▶ **TASK GOAL**
In the listing below, print exactly the lines from the first through the one that contains "localparam int OP_LO = 11;".
──────
==> src/branch_skip_pkg.sv <==
// Shared constants, encodings and carriers for the branch and skip core.
`default_nettype none

package branch_skip_pkg;
	// Widths of the program counter, data address and data words.
	localparam int PC_W = 16;
	localparam int AD_W = 12;
	localparam int DW = 8;
	// Clock edges that make up one instruction cycle.
	localparam int CYCLE_CLKS = 5;
	localparam logic [3:0] CYCLE_CLKS_M1 = 4'h4;
	// Instruction word fields.
	localparam int GRP_HI = 15;
	localparam int GRP_LO = 14;
	localparam int OP_HI = 13;
	localparam int OP_LO = 11;
	localparam int BIT_HI = 10;
	localparam int BIT_LO = 8;
	localparam int ADR_HI = 7;
	localparam int TGT_HI = 13;
	// Instruction groups.
	localparam logic [1:0] GRP_BIT = 2'h0;
	localparam logic [1:0] GRP_ALU = 2'h1;
	localparam logic [1:0] GRP_JMP = 2'h2;
	localparam logic [1:0] GRP_CALL = 2'h3;
	// Bit group operations.
	localparam logic [2:0] OP_B0_CLR = 3'h0;
	localparam logic [2:0] OP_B0_SET = 3'h1;
	localparam logic [2:0] OP_TST_CLR = 3'h2;
	localparam logic [2:0] OP_TST_SET = 3'h3;
	localparam logic [2:0] OP_B0_TST_CLR = 3'h4;
	localparam logic [2:0] OP_B0_TST_SET = 3'h5;
	// Arithmetic group operations.
	localparam logic [2:0] OP_CMP_IMM = 3'h0;
	localparam logic [2:0] OP_CMP_MEM = 3'h1;
	localparam logic [2:0] OP_INC_ACC = 3'h2;
	localparam logic [2:0] OP_INC_MEM = 3'h3;
	localparam logic [2:0] OP_DEC_ACC = 3'h4;
	localparam logic [2:0] OP_DEC_MEM = 3'h5;
	localparam logic [2:0] OP_MISC = 3'h6;
	// Miscellaneous selector in the low bits.
	localparam logic [2:0] MISC_NOP = 3'h0;
	localparam logic [2:0] MISC_RET = 3'h1;
	localparam logic [2:0] MISC_INTERRUPT_RETURN = 3'h2;
	localparam logic [2:0] MISC_SAVE = 3'h3;
	localparam logic [2:0] MISC_RESTORE = 3'h4;
	// Working registers, flag register and oscillator mode register.
	localparam logic [8:0] WREG_BASE_HI = 9'h010;
	localparam logic [2:0] FLAG_IDX = 3'h6;
	localparam int FLAG_C = 0;
	localparam int FLAG_Z = 2;
	localparam logic [7:0] OSC_MODE_ADDR = 8'hca;
	// Software register port offsets and fields.
	localparam logic [3:0] REG_CTRL = 4'h0;
	localparam logic [3:0] REG_BANK = 4'h1;
	localparam logic [3:0] REG_ACC = 4'h2;
	localparam logic [3:0] REG_FLAGS = 4'h3;
	localparam logic [3:0] REG_PC_LO = 4'h4;
	localparam logic [3:0] REG_PC_HI = 4'h5;
	localparam logic [3:0] REG_STATUS = 4'h6;
	localparam int CTRL_GIE = 7;
	// Reset values.
	localparam logic [15:0] PC_RST = 16'h0000;
	localparam logic [7:0] ACC_RST = 8'h00;
	localparam logic [1:0] PAGE_RST = 2'h0;
	localparam logic [3:0] BANK_RST = 4'h0;

	typedef enum logic [2:0] {
		ST_FETCH, ST_LOAD, ST_DECODE, ST_MEMRD, ST_EXEC, ST_WAIT
	} state_e;

	typedef struct packed {
		logic [11:0] addr;
		logic [7:0] wdata;
		logic we;
	} ram_req_s;

	typedef struct packed {
		logic push;
		logic pop;
		logic [15:0] data;
	} stack_req_s;
endpackage

`default_nettype wire

==> src/branch_skip_call_decode.sv <==
// Execution core for bit, skip, jump, call, return and context instructions.
//
// Overview of operation
// - Bank-0 bit clear writes zero to the chosen bit, one cycle, flags kept.
// - Bank-0 bit set writes one to the chosen bit, flags kept.
// - Compare immediate sets zero and carry from subtraction, skips when equal.
// - Compare memory sets zero and carry from subtraction, skips when equal.
// - Increment to accumulator: memory plus one into accumulator, skip on zero.
// - Increment memory: memory plus one written back, skip on zero.
// - Decrement to accumulator: memory minus one into accumulator, skip on zero.
// - Decrement memory: memory minus one written back, skip on zero.
// - Test bit clear skips when the addressed bit is zero, changes nothing.
// - Test bit set skips when the addressed bit is one, changes nothing.
// - Bank-0 test bit clear skips when the bank-0 bit is zero.
// - Bank-0 test bit set skips when the bank-0 bit is one.
// - Jump loads page bits into PC 15:14 and field into 13:0, two cycles.
// - Call pushes the 16-bit PC plus one then jumps the same way, two cycles.
// - Returns reload PC from the stack in two cycles; interrupt return sets enable.
// - Save copies working registers 080H to 087H into shadows in one cycle.
// - Restore reloads working registers, flags included, in one cycle.
// - Skip instructions take one cycle plus one when the skip happens.
// - Touching the oscillator mode register costs one extra cycle.
//
// Our own choices: the address map and strobed register access.
`timescale 1ns/1ps
`default_nettype none

module branch_skip_call_decode (
	// Clock and reset.
	input wire logic clk_i,
	input wire logic rst_n_i,
	// Program ROM.
	output logic [15:0] rom_addr_o,
	input wire logic [15:0] rom_data_i,
	// Data RAM.
	output branch_skip_pkg::ram_req_s ram_req_o,
	input wire logic [7:0] ram_rdata_i,
	// Hardware stack.
	output branch_skip_pkg::stack_req_s stack_req_o,
	input wire logic [15:0] stack_top_i,
	// Software register port.
	input wire logic [3:0] reg_addr_i,
	input wire logic [7:0] reg_wdata_i,
	input wire logic reg_wr_i,
	input wire logic reg_rd_i,
	output logic [7:0] reg_rdata_o,
	// Status.
	output logic gie_o,
	output logic retire_o,
	output logic squashed_o
);
	branch_skip_pkg::state_e state_r;
	logic [15:0] pc_r;
	logic [15:0] ir_r;
	logic [7:0] acc_r;
	logic [7:0] wreg_r [8];
	logic [7:0] shadow_r [8];
	logic [1:0] page_r;
	logic [3:0] bank_r;
	logic squash_r;
	logic [3:0] wcnt_r;
	logic exec;

	// Decoded fields of the held instruction.
	logic [1:0] grp;
	logic [2:0] op;
	logic [2:0] bsel;
	logic [7:0] adr;
	logic [7:0] mask;
	logic [11:0] ea;
	logic is_wreg;
	logic [7:0] opnd;
	logic [8:0] diff;
	logic [7:0] inc_v;
	logic [7:0] dec_v;
	logic [7:0] flags_cur;

	// Results of the execute step.
	logic mem_access;
	logic wr_en;
	logic [7:0] wr_val;
	logic acc_we;
	logic [7:0] acc_nxt;
	logic flag_we;
	logic [7:0] flag_nxt;
	logic skip;
	logic [15:0] pc_nxt;
	logic extra;
	logic push;
	logic pop;
	logic gie_set;
	logic save;
	logic restore;

	assign exec = (state_r == branch_skip_pkg::ST_EXEC);
	assign grp = ir_r[branch_skip_pkg::GRP_HI:branch_skip_pkg::GRP_LO];
	assign op = ir_r[branch_skip_pkg::OP_HI:branch_skip_pkg::OP_LO];
	assign bsel = ir_r[branch_skip_pkg::BIT_HI:branch_skip_pkg::BIT_LO];
	assign adr = ir_r[branch_skip_pkg::ADR_HI:0];
	assign mask = 8'h01 << bsel;
	assign flags_cur = wreg_r[branch_skip_pkg::FLAG_IDX];

	// Bank-0 forms ignore the bank select; the others use it.
	function automatic logic [11:0] ea_of(input logic [15:0] ins,
		input logic [3:0] bank);
		logic b0;
		b0 = (ins[15:14] == branch_skip_pkg::GRP_BIT) &&
			(ins[13:11] == branch_skip_pkg::OP_B0_CLR ||
			ins[13:11] == branch_skip_pkg::OP_B0_SET ||
			ins[13:11] == branch_skip_pkg::OP_B0_TST_CLR ||
			ins[13:11] == branch_skip_pkg::OP_B0_TST_SET);
		ea_of = {b0 ? 4'h0 : bank, ins[7:0]};
	endfunction

	// Working registers are held here, so their reads bypass the RAM.
	assign ea = ea_of(ir_r, bank_r);
	assign is_wreg = (ea[11:3] == branch_skip_pkg::WREG_BASE_HI);
	assign opnd = (grp == branch_skip_pkg::GRP_ALU &&
		op == branch_skip_pkg::OP_CMP_IMM) ? adr :
		(is_wreg ? wreg_r[ea[2:0]] : ram_rdata_i);
	assign diff = {1'b0, acc_r} - {1'b0, opnd};
	assign inc_v = opnd + 8'h01;
	assign dec_v = opnd - 8'h01;

	// Execute step: all effects of the held instruction in one place.
	always_comb begin
		mem_access = 1'b0;
		wr_en = 1'b0;
		wr_val = opnd;
		acc_we = 1'b0;
		acc_nxt = acc_r;
		flag_we = 1'b0;
		flag_nxt = flags_cur;
		skip = 1'b0;
		pc_nxt = pc_r + 16'h0001;
		extra = 1'b0;
		push = 1'b0;
		pop = 1'b0;
		gie_set = 1'b0;
		save = 1'b0;
		restore = 1'b0;
		if (!squash_r) begin
			unique case (grp)
			branch_skip_pkg::GRP_BIT: begin
				mem_access = (op <= branch_skip_pkg::OP_B0_TST_SET);
				unique case (op)
				branch_skip_pkg::OP_B0_CLR: begin
					wr_en = 1'b1;
					wr_val = opnd & ~mask;
				end
				branch_skip_pkg::OP_B0_SET: begin
					wr_en = 1'b1;
					wr_val = opnd | mask;
				end
				branch_skip_pkg::OP_TST_CLR:
					skip = ((opnd & mask) == 8'h00);
				branch_skip_pkg::OP_TST_SET:
					skip = ((opnd & mask) != 8'h00);
				branch_skip_pkg::OP_B0_TST_CLR:
					skip = ((opnd & mask) == 8'h00);
				branch_skip_pkg::OP_B0_TST_SET:
					skip = ((opnd & mask) != 8'h00);
				default: ;
				endcase
			end
			branch_skip_pkg::GRP_ALU: begin
				mem_access = (op != branch_skip_pkg::OP_CMP_IMM) &&
					(op != branch_skip_pkg::OP_MISC) && (op != 3'h7);
				unique case (op)
				branch_skip_pkg::OP_CMP_IMM,
				branch_skip_pkg::OP_CMP_MEM: begin
					// Carry is set when no borrow occurs.
					flag_we = 1'b1;
					flag_nxt[branch_skip_pkg::FLAG_Z] = (diff[7:0] == 8'h00);
					flag_nxt[branch_skip_pkg::FLAG_C] = ~diff[8];
					skip = (diff[7:0] == 8'h00);
				end
				branch_skip_pkg::OP_INC_ACC: begin
					acc_we = 1'b1;
					acc_nxt = inc_v;
					skip = (inc_v == 8'h00);
				end
				branch_skip_pkg::OP_INC_MEM: begin
					wr_en = 1'b1;
					wr_val = inc_v;
					skip = (inc_v == 8'h00);
				end
				branch_skip_pkg::OP_DEC_ACC: begin
					acc_we = 1'b1;
					acc_nxt = dec_v;
					skip = (dec_v == 8'h00);
				end
				branch_skip_pkg::OP_DEC_MEM: begin
					wr_en = 1'b1;
					wr_val = dec_v;
					skip = (dec_v == 8'h00);
				end
				branch_skip_pkg::OP_MISC: begin
					unique case (ir_r[2:0])
					branch_skip_pkg::MISC_RET,
					branch_skip_pkg::MISC_INTERRUPT_RETURN: begin
						pop = 1'b1;
						pc_nxt = stack_top_i;
						extra = 1'b1;
						gie_set = (ir_r[2:0] == branch_skip_pkg::MISC_INTERRUPT_RETURN);
					end
					branch_skip_pkg::MISC_SAVE: save = 1'b1;
					branch_skip_pkg::MISC_RESTORE:
						restore = 1'b1;
					default: ; // No-operation.
					endcase
				end
				default: ;
				endcase
			end
			branch_skip_pkg::GRP_JMP: begin
				pc_nxt = {page_r, ir_r[branch_skip_pkg::TGT_HI:0]};
				extra = 1'b1;
			end
			branch_skip_pkg::GRP_CALL: begin
				push = 1'b1;
				pc_nxt = {page_r, ir_r[branch_skip_pkg::TGT_HI:0]};
				extra = 1'b1;
			end
			endcase
			// Oscillator mode register accesses stall one cycle.
			if (mem_access && ea == {4'h0, branch_skip_pkg::OSC_MODE_ADDR})
				extra = 1'b1;
		end
	end

	// Instruction cycle sequencer: fetch, ROM latency, decode, RAM read, execute.
	always_ff @(posedge clk_i) begin
		if (!rst_n_i) begin
			state_r <= branch_skip_pkg::ST_FETCH;
			wcnt_r <= 4'h0;
		end else begin
			unique case (state_r)
			branch_skip_pkg::ST_FETCH: state_r <= branch_skip_pkg::ST_LOAD;
			branch_skip_pkg::ST_LOAD: state_r <= branch_skip_pkg::ST_DECODE;
			branch_skip_pkg::ST_DECODE: state_r <= branch_skip_pkg::ST_MEMRD;
			branch_skip_pkg::ST_MEMRD: state_r <= branch_skip_pkg::ST_EXEC;
			branch_skip_pkg::ST_EXEC: begin
				// Two-cycle and stalled instructions idle one whole cycle.
				wcnt_r <= branch_skip_pkg::CYCLE_CLKS_M1;
				state_r <= extra ? branch_skip_pkg::ST_WAIT :
					branch_skip_pkg::ST_FETCH;
			end
			branch_skip_pkg::ST_WAIT: begin
				wcnt_r <= wcnt_r - 4'h1;
				if (wcnt_r == 4'h0)
					state_r <= branch_skip_pkg::ST_FETCH;
			end
			endcase
		end
	end

	// Program counter, ROM address and instruction register.
	always_ff @(posedge clk_i) begin
		if (!rst_n_i) begin
			pc_r <= branch_skip_pkg::PC_RST;
			rom_addr_o <= branch_skip_pkg::PC_RST;
			ir_r <= 16'h0000;
		end else begin
			if (state_r == branch_skip_pkg::ST_FETCH)
				rom_addr_o <= pc_r;
			if (state_r == branch_skip_pkg::ST_DECODE)
				ir_r <= rom_data_i;
			if (exec)
				pc_r <= pc_nxt;
		end
	end

	// A taken skip lets the next instruction be fetched but kills it.
	always_ff @(posedge clk_i) begin
		if (!rst_n_i)
			squash_r <= 1'b0;
		else if (exec)
			squash_r <= skip;
	end

	// RAM port: address is registered at the end of decode and stands from the RAM read step, writes at execute.
	always_ff @(posedge clk_i) begin
		if (!rst_n_i) begin
			ram_req_o <= '0;
		end else begin
			ram_req_o.we <= exec && wr_en && !is_wreg;
			if (state_r == branch_skip_pkg::ST_DECODE)
				ram_req_o.addr <= ea_of(rom_data_i, bank_r);
			if (exec)
				ram_req_o.wdata <= wr_val;
		end
	end

	// Stack port: one-cycle push or pop strobes.
	always_ff @(posedge clk_i) begin
		if (!rst_n_i) begin
			stack_req_o <= '0;
		end else begin
			stack_req_o.push <= exec && push;
			stack_req_o.pop <= exec && pop;
			if (exec && push)
				stack_req_o.data <= pc_r + 16'h0001;
		end
	end

	// Accumulator.
	always_ff @(posedge clk_i) begin
		if (!rst_n_i)
			acc_r <= branch_skip_pkg::ACC_RST;
		else if (exec && acc_we)
			acc_r <= acc_nxt;
	end

	// Working registers: memory writes, flag updates and context restore.
	always_ff @(posedge clk_i) begin
		if (!rst_n_i) begin
			for (int i = 0; i < 8; i++)
				wreg_r[i] <= 8'h00;
		end else if (exec) begin
			if (restore) begin
				for (int i = 0; i < 8; i++)
					wreg_r[i] <= shadow_r[i];
			end else if (wr_en && is_wreg) begin
				wreg_r[ea[2:0]] <= wr_val;
			end else if (flag_we) begin
				wreg_r[branch_skip_pkg::FLAG_IDX] <= flag_nxt;
			end
		end
	end

	// Shadow buffers hold one saved context; a second save overwrites it.
	always_ff @(posedge clk_i) begin
		if (!rst_n_i) begin
			for (int i = 0; i < 8; i++)
				shadow_r[i] <= 8'h00;
		end else if (exec && save) begin
			for (int i = 0; i < 8; i++)
				shadow_r[i] <= wreg_r[i];
		end
	end

	// Global interrupt enable: the interrupt return sets it and wins over a write.
	always_ff @(posedge clk_i) begin
		if (!rst_n_i)
			gie_o <= 1'b0;
		else if (exec && gie_set)
			gie_o <= 1'b1;
		else if (reg_wr_i && reg_addr_i == branch_skip_pkg::REG_CTRL)
			gie_o <= reg_wdata_i[branch_skip_pkg::CTRL_GIE];
	end

	// Software-written page and bank selects.
	always_ff @(posedge clk_i) begin
		if (!rst_n_i) begin
			page_r <= branch_skip_pkg::PAGE_RST;
			bank_r <= branch_skip_pkg::BANK_RST;
		end else if (reg_wr_i) begin
			if (reg_addr_i == branch_skip_pkg::REG_CTRL)
				page_r <= reg_wdata_i[1:0];
			if (reg_addr_i == branch_skip_pkg::REG_BANK)
				bank_r <= reg_wdata_i[3:0];
		end
	end

	// Read data stands only in the cycle after the strobe; else zero.
	always_ff @(posedge clk_i) begin
		if (!rst_n_i) begin
			reg_rdata_o <= 8'h00;
		end else if (!reg_rd_i) begin
			reg_rdata_o <= 8'h00;
		end else begin
			unique case (reg_addr_i)
			branch_skip_pkg::REG_CTRL: reg_rdata_o <= {gie_o, 5'h00, page_r};
			branch_skip_pkg::REG_BANK: reg_rdata_o <= {4'h0, bank_r};
			branch_skip_pkg::REG_ACC: reg_rdata_o <= acc_r;
			branch_skip_pkg::REG_FLAGS: reg_rdata_o <= flags_cur;
			branch_skip_pkg::REG_PC_LO: reg_rdata_o <= pc_r[7:0];
			branch_skip_pkg::REG_PC_HI: reg_rdata_o <= pc_r[15:8];
			branch_skip_pkg::REG_STATUS:
				reg_rdata_o <= {6'h00, squash_r,
					state_r == branch_skip_pkg::ST_WAIT};
			default: reg_rdata_o <= 8'h00;
			endcase
		end
	end

	// Retire pulse at the end of each execute; squashed ones are marked.
	always_ff @(posedge clk_i) begin
		if (!rst_n_i) begin
			retire_o <= 1'b0;
			squashed_o <= 1'b0;
		end else begin
			retire_o <= exec;
			squashed_o <= exec && squash_r;
		end
	end
endmodule

`default_nettype wire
──────
▶ **THE COMPLETED TASK**
==> src/branch_skip_pkg.sv <==
// Shared constants, encodings and carriers for the branch and skip core.
`default_nettype none

package branch_skip_pkg;
	// Widths of the program counter, data address and data words.
	localparam int PC_W = 16;
	localparam int AD_W = 12;
	localparam int DW = 8;
	// Clock edges that make up one instruction cycle.
	localparam int CYCLE_CLKS = 5;
	localparam logic [3:0] CYCLE_CLKS_M1 = 4'h4;
	// Instruction word fields.
	localparam int GRP_HI = 15;
	localparam int GRP_LO = 14;
	localparam int OP_HI = 13;
	localparam int OP_LO = 11;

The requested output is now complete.